THE DATA:
interface irtx_out_if;
  import irtx_pkg::*;
  logic      valid;
  logic      ready;
  out_item_t data;
  modport source (output valid, output data, input ready);
  modport sink (input valid, input data, output ready);
endinterface

interface irtx_cfg_if;
  import irtx_pkg::*;
  logic                 valid;
  logic                 ready;
  logic [CFG_IDX_W-1:0] index;
  logic [CNT_W-1:0]     data;
  modport source (output valid, output index, output data, input ready);
  modport sink (input valid, input index, input data, output ready);
endinterface


===== src/rtl/irtx_pulse_mem.sv =====
// Pulse length table: one write port, one registered read port.
// A write to the address being read in the same cycle is forwarded.
module irtx_pulse_mem #(
  parameter int unsigned DEPTH = 32,
  parameter int unsigned AW    = 5,
  parameter int unsigned DW    = 16
) (
  input  logic          clk_i,
  input  logic          wr_en_i,
  input  logic [AW-1:0] wr_addr_i,
  input  logic [DW-1:0] wr_data_i,
  input  logic [AW-1:0] rd_addr_i,
  output logic [DW-1:0] rd_data_o
);

  logic [DW-1:0] mem_q [DEPTH];
  logic [DW-1:0] rd_data_q;

  always_ff @(posedge clk_i) begin
    if (wr_en_i) begin
      mem_q[wr_addr_i] <= wr_data_i;
    end
  end

  always_ff @(posedge clk_i) begin
    if (wr_en_i && (wr_addr_i == rd_addr_i)) begin
      rd_data_q <= wr_data_i;
    end else begin
      rd_data_q <= mem_q[rd_addr_i];
    end
  end

  assign rd_data_o = rd_data_q;

endmodule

TASK TO COMPLETE: Every line above is to be duplicated exactly as shown.

REPLY:
interface irtx_out_if;
  import irtx_pkg::*;
  logic      valid;
  logic      ready;
  out_item_t data;
  modport source (output valid, output data, input ready);
  modport sink (input valid, input data, output ready);
endinterface

interface irtx_cfg_if;
  import irtx_pkg::*;
  logic                 valid;
  logic                 ready;
  logic [CFG_IDX_W-1:0] index;
  logic [CNT_W-1:0]     data;
  modport source (output valid, output index, output data, input ready);
  modport sink (input valid, input index, input data, output ready);
endinterface


===== src/rtl/irtx_pulse_mem.sv =====
// Pulse length table: one write port, one registered read port.
// A write to the address being read in the same cycle is forwarded.
module irtx_pulse_mem #(
  parameter int unsigned DEPTH = 32,
  parameter int unsigned AW    = 5,
  parameter int unsigned DW    = 16
) (
  input  logic          clk_i,
  input  logic          wr_en_i,
  input  logic [AW-1:0] wr_addr_i,
  input  logic [DW-1:0] wr_data_i,
  input  logic [AW-1:0] rd_addr_i,
  output logic [DW-1:0] rd_data_o
);

  logic [DW-1:0] mem_q [DEPTH];
  logic [DW-1:0] rd_data_q;

  always_ff @(posedge clk_i) begin
    if (wr_en_i) begin
      mem_q[wr_addr_i] <= wr_data_i;
    end
  end

  always_ff @(posedge clk_i) begin
    if (wr_en_i && (wr_addr_i == rd_addr_i)) begin
      rd_data_q <= wr_data_i;
    end else begin
      rd_data_q <= mem_q[rd_addr_i];
    end
  end

  assign rd_data_o = rd_data_q;

endmodule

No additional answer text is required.